_EXERCISE AIM_. Below are entries. Reproduce exactly the lines between the line holding "- design area grew 1.2%" and the line holding "- largest power", inclusive, and only those.

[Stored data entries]
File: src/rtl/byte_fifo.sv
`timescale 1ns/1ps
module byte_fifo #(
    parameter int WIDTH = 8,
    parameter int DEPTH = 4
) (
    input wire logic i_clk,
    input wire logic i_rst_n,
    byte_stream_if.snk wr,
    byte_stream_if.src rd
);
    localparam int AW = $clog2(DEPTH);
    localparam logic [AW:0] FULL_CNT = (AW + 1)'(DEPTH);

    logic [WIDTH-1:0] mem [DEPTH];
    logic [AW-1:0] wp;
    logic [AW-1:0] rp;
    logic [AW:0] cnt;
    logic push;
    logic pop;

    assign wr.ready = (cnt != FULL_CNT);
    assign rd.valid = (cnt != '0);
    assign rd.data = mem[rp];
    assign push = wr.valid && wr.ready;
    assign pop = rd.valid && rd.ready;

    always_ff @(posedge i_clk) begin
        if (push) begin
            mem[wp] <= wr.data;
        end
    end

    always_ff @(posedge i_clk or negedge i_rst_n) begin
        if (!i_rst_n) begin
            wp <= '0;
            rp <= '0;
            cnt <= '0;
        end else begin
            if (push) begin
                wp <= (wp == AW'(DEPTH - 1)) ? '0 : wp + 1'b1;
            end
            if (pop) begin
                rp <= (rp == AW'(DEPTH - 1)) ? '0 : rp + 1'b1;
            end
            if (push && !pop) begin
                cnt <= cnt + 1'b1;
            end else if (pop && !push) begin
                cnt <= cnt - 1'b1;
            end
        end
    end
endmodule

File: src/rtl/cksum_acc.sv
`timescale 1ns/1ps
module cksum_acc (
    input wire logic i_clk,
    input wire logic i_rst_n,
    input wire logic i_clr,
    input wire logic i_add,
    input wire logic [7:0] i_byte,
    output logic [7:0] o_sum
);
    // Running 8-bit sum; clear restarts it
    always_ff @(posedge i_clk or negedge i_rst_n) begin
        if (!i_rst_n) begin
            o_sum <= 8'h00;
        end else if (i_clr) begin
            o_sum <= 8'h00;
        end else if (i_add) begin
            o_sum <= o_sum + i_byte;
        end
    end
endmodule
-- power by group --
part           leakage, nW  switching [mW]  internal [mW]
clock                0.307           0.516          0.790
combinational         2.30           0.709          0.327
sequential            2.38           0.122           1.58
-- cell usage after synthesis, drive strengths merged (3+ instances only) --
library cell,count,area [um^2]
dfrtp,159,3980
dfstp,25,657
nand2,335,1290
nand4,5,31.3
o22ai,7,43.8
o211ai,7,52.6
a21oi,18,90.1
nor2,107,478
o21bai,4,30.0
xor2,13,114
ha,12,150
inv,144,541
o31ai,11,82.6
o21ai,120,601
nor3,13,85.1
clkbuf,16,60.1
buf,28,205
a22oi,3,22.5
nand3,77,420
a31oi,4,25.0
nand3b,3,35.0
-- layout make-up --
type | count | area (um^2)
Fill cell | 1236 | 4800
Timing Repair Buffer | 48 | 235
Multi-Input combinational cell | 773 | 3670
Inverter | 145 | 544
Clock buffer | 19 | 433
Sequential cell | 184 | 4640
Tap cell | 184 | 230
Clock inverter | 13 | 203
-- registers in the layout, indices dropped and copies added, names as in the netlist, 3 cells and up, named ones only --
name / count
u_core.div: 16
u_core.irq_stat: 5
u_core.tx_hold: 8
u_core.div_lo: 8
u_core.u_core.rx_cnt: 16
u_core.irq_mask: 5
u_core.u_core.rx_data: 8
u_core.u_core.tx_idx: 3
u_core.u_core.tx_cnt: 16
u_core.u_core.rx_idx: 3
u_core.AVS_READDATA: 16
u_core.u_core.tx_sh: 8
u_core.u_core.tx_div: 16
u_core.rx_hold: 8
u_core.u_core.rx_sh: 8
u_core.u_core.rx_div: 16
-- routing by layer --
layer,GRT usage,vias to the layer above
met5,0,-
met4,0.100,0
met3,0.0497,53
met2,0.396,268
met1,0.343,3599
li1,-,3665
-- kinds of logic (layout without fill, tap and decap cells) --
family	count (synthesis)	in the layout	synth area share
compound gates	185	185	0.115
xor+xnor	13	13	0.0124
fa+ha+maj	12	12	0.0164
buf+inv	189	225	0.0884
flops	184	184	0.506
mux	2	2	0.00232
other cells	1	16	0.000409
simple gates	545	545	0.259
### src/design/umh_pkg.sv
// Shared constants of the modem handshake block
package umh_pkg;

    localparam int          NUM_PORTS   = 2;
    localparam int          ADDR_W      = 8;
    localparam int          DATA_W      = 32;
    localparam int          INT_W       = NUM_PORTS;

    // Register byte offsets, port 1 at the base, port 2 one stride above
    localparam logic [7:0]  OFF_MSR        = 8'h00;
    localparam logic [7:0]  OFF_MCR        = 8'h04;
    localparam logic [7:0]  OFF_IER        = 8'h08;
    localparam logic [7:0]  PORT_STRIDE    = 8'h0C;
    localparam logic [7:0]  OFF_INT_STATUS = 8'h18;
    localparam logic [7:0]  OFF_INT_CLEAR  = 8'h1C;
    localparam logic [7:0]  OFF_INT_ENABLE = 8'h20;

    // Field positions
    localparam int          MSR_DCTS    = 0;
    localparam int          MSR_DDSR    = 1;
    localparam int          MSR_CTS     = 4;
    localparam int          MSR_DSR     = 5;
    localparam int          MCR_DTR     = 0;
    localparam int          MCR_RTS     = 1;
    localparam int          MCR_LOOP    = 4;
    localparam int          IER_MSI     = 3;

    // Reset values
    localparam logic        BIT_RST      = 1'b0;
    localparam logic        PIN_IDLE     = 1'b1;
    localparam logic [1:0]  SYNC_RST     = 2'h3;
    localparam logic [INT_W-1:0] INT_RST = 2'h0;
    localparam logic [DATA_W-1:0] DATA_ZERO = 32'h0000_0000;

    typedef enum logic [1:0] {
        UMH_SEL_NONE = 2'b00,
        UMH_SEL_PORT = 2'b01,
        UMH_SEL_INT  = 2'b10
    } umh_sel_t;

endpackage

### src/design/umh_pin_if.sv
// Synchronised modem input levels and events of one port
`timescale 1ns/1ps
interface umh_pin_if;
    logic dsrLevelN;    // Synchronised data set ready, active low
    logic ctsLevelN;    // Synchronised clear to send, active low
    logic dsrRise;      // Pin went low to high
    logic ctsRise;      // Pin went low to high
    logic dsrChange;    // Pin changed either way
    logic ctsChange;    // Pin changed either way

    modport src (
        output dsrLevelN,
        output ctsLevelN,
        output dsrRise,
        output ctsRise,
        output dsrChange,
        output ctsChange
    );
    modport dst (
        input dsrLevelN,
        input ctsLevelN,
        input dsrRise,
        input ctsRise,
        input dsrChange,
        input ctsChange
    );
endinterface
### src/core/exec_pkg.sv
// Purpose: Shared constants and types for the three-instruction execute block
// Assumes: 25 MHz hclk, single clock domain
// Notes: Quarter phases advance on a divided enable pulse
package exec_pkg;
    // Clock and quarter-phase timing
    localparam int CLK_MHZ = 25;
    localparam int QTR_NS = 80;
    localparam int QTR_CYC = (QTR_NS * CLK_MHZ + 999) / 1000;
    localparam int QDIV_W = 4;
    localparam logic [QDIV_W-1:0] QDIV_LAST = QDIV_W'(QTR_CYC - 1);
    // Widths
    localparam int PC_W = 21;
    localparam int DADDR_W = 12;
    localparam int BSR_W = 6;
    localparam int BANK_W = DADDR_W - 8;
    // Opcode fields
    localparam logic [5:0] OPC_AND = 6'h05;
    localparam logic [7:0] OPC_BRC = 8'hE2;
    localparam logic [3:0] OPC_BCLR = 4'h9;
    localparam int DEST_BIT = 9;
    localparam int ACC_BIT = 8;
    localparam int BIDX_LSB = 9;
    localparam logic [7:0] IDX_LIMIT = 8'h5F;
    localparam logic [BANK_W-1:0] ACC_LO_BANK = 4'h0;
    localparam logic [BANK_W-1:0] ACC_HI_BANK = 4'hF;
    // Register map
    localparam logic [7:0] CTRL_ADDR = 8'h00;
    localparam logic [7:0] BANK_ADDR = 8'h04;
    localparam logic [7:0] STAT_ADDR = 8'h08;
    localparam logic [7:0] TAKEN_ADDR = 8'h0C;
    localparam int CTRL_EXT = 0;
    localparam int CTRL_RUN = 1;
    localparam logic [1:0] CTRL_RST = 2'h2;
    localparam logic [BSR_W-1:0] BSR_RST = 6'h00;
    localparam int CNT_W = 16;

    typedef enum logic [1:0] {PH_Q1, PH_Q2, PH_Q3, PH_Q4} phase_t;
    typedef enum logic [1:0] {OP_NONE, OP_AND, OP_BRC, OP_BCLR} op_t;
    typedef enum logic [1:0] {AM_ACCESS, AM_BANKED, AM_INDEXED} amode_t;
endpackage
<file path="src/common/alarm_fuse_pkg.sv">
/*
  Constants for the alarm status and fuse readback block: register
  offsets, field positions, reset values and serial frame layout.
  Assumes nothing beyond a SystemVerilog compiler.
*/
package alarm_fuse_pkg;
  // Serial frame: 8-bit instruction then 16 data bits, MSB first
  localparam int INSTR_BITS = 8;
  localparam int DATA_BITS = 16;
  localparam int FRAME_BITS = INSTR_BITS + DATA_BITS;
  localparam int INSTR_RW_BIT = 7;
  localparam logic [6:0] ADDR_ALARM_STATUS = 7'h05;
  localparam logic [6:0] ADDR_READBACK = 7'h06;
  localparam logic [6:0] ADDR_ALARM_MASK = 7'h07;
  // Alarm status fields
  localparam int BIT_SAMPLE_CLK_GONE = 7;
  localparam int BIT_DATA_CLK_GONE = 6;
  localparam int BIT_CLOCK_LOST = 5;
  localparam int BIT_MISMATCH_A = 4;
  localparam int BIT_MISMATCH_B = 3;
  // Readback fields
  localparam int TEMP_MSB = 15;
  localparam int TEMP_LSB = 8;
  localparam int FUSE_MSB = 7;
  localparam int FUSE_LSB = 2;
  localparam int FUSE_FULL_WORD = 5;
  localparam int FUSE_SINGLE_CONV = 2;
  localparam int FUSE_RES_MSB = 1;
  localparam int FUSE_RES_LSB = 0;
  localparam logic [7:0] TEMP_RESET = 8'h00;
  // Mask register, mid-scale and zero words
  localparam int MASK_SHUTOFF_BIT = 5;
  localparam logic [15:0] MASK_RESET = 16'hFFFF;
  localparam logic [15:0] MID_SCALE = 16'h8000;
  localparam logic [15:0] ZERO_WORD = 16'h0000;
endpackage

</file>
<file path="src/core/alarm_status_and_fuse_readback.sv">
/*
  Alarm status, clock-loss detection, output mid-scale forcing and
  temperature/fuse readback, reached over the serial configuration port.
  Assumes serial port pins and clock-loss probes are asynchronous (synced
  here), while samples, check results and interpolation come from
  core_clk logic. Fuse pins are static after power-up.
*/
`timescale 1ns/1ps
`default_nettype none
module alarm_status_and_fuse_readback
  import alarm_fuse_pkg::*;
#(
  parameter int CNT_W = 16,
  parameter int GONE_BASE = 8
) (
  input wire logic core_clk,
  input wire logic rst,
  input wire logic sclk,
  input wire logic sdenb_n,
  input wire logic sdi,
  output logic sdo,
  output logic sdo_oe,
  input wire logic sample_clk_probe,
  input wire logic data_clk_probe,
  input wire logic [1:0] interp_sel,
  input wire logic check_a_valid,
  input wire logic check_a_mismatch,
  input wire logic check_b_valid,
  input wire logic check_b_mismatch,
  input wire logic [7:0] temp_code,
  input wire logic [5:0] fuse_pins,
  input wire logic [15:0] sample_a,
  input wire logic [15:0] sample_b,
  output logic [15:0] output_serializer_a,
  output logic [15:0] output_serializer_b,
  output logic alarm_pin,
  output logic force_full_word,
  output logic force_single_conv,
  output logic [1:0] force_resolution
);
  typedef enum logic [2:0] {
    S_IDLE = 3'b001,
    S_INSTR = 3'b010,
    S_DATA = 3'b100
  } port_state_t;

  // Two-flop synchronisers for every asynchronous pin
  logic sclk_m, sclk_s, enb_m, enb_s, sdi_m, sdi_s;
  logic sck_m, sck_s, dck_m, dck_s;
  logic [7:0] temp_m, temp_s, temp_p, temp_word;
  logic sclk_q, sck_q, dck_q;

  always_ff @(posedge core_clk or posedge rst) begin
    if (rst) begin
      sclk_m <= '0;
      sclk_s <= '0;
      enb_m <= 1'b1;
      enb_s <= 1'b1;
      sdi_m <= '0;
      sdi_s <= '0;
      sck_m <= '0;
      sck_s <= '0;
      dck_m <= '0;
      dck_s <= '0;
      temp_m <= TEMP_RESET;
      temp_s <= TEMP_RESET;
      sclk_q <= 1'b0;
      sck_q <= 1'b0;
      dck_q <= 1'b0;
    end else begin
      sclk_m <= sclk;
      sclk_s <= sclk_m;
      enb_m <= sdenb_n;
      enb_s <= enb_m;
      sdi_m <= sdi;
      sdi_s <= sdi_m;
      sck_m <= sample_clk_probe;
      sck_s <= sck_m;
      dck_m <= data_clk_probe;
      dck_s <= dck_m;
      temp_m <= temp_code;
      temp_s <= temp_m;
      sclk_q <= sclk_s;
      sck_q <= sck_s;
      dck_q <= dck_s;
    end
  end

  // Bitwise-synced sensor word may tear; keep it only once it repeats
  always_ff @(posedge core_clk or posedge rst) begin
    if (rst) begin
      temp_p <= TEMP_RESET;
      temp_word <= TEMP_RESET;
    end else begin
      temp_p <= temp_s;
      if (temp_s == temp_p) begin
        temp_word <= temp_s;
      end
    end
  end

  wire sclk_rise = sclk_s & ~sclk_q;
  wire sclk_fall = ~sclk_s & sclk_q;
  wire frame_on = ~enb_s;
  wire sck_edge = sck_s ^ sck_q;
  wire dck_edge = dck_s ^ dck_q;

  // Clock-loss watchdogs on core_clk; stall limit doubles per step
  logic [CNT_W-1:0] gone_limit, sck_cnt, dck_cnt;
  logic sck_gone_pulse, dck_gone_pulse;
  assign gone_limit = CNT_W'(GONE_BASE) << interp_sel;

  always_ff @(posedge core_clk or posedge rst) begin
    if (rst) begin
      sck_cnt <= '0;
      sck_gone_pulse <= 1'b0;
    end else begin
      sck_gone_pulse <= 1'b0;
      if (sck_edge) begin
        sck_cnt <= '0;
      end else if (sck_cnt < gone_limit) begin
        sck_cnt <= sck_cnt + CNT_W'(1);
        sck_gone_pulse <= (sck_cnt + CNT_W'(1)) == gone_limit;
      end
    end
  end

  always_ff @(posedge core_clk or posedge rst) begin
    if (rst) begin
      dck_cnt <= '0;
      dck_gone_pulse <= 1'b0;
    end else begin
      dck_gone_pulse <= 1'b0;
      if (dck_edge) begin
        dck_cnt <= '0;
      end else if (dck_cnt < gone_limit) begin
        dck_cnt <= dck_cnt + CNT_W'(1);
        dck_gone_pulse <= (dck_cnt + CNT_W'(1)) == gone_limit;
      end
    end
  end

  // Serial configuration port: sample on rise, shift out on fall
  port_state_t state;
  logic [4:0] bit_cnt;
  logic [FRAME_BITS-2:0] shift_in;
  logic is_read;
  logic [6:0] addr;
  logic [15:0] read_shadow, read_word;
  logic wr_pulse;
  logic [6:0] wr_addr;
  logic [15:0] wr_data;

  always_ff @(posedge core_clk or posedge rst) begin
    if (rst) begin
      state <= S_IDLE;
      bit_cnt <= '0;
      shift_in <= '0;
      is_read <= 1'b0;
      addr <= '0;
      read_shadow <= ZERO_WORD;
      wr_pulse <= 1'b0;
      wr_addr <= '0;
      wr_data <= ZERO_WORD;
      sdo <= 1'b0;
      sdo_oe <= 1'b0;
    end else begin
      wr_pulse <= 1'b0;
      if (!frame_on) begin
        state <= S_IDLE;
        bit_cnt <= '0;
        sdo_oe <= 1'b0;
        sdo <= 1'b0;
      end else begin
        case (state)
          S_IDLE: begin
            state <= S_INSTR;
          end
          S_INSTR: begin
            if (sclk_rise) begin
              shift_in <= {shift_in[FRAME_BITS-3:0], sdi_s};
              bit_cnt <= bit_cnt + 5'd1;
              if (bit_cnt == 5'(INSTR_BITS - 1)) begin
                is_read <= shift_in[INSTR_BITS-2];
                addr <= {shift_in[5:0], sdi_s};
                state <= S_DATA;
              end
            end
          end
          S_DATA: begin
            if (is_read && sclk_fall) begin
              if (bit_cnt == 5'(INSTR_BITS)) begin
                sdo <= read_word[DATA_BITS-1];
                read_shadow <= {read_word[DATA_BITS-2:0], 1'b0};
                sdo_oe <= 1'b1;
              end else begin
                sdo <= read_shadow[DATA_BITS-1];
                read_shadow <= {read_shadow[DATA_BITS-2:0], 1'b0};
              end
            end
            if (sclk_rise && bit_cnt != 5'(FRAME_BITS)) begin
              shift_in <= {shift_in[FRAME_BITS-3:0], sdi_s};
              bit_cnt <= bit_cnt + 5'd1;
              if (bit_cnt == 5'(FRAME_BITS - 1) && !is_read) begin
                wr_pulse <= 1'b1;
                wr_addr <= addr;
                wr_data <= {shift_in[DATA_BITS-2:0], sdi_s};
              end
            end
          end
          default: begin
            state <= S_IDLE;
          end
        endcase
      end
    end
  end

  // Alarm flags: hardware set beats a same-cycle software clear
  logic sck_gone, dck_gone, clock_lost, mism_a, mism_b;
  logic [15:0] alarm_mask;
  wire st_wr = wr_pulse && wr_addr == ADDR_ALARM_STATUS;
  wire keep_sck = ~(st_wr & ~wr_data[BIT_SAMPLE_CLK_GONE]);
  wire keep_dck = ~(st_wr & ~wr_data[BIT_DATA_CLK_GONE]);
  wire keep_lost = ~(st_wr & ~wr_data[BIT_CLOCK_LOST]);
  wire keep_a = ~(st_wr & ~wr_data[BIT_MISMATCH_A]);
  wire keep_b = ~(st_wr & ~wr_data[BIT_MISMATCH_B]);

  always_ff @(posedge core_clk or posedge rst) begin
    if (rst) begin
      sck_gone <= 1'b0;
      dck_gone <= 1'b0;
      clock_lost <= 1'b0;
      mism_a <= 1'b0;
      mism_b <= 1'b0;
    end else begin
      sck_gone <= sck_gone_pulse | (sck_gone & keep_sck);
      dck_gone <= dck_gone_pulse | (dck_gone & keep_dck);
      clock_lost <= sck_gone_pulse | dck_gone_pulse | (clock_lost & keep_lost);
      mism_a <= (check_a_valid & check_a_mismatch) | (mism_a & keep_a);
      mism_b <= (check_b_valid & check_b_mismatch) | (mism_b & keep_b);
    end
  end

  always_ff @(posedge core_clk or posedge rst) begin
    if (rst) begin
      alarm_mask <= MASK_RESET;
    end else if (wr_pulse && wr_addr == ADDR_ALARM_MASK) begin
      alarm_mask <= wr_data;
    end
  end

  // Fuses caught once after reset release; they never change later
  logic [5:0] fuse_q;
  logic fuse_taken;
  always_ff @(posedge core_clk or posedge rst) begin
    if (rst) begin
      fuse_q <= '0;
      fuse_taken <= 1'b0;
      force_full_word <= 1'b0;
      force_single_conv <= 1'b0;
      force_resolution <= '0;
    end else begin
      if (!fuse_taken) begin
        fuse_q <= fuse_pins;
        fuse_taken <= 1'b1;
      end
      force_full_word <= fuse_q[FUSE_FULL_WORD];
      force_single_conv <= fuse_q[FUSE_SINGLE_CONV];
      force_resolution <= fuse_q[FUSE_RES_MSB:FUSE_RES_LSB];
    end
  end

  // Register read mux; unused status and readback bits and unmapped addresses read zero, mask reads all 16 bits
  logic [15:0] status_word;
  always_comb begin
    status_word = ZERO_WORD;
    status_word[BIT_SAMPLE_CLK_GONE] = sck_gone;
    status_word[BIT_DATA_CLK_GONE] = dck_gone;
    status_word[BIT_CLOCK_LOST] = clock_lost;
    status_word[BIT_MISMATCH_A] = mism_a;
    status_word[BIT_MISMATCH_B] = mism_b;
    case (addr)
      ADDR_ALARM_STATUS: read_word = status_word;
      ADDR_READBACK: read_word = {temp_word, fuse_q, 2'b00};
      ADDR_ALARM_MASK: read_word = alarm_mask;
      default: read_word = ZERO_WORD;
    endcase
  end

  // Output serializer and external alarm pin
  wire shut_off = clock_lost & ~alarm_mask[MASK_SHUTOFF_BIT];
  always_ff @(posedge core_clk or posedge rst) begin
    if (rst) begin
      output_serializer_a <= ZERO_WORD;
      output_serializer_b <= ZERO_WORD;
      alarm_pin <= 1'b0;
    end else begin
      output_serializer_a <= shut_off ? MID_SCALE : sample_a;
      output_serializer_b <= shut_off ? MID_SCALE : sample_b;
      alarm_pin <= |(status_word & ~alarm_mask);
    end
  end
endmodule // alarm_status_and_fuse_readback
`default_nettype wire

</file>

--

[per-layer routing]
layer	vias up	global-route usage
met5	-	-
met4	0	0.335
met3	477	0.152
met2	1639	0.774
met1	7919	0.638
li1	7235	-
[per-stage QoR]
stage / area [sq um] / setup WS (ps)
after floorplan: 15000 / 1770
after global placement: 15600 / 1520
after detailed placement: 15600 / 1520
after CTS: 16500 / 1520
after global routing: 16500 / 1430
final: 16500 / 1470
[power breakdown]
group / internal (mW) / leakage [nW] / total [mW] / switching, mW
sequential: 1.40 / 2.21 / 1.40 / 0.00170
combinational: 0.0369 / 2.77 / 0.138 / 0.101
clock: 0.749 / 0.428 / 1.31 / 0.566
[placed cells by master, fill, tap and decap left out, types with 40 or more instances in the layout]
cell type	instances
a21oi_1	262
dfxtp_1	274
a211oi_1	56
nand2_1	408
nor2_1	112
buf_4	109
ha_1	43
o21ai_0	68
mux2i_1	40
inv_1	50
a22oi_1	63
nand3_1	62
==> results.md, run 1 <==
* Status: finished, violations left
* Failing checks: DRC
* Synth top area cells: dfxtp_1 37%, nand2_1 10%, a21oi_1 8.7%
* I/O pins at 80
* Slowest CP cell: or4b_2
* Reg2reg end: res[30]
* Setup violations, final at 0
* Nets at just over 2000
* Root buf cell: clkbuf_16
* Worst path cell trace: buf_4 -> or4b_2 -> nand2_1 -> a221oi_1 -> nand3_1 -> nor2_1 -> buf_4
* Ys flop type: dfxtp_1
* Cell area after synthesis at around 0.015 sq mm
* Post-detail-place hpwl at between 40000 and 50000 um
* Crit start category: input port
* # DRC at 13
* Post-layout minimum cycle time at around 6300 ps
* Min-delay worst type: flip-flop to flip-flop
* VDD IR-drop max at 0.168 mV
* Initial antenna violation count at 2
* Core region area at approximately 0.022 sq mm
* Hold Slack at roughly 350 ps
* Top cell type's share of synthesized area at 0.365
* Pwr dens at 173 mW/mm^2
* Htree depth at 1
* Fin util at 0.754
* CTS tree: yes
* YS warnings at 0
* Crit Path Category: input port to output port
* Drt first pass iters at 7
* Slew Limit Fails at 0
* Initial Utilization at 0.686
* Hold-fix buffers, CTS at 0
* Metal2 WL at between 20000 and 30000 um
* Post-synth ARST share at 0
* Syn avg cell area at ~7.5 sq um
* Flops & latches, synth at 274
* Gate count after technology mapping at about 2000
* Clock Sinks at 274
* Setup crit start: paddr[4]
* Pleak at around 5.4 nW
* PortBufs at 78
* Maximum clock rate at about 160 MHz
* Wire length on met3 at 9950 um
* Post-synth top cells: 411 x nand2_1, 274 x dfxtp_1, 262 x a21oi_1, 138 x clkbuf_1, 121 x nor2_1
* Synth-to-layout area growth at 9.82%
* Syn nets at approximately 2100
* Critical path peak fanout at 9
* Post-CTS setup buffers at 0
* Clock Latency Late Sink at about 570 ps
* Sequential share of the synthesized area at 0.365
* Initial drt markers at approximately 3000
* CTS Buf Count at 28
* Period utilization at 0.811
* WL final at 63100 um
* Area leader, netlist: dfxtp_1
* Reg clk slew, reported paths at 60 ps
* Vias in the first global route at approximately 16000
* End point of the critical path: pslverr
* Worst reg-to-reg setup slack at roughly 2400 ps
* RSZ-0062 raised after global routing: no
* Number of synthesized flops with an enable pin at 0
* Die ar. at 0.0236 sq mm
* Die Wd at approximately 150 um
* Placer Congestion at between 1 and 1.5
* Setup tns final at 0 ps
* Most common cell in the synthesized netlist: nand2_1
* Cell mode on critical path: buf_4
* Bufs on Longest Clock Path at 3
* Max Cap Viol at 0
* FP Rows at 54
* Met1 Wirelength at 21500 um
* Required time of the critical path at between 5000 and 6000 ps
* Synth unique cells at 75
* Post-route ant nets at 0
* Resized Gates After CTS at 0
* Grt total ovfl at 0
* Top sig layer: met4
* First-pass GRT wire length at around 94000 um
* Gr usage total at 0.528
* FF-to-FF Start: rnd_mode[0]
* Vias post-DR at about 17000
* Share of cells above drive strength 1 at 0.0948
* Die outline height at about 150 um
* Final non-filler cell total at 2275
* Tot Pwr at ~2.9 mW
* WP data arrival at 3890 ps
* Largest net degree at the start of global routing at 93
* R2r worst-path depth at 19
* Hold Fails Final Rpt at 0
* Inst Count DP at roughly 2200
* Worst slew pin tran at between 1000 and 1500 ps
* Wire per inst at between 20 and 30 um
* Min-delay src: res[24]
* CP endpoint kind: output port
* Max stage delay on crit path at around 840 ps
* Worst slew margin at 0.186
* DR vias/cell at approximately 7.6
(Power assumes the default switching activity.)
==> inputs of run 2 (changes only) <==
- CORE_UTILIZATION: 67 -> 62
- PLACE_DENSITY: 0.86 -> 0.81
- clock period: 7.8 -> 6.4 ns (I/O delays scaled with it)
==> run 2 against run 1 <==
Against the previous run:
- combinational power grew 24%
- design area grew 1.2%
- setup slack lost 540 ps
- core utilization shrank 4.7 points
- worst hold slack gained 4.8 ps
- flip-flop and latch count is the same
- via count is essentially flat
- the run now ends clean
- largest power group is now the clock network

_EXPECTED ANSWER_.
- design area grew 1.2%
- setup slack lost 540 ps
- core utilization shrank 4.7 points
- worst hold slack gained 4.8 ps
- flip-flop and latch count is the same
- via count is essentially flat
- the run now ends clean
- largest power group is now the clock network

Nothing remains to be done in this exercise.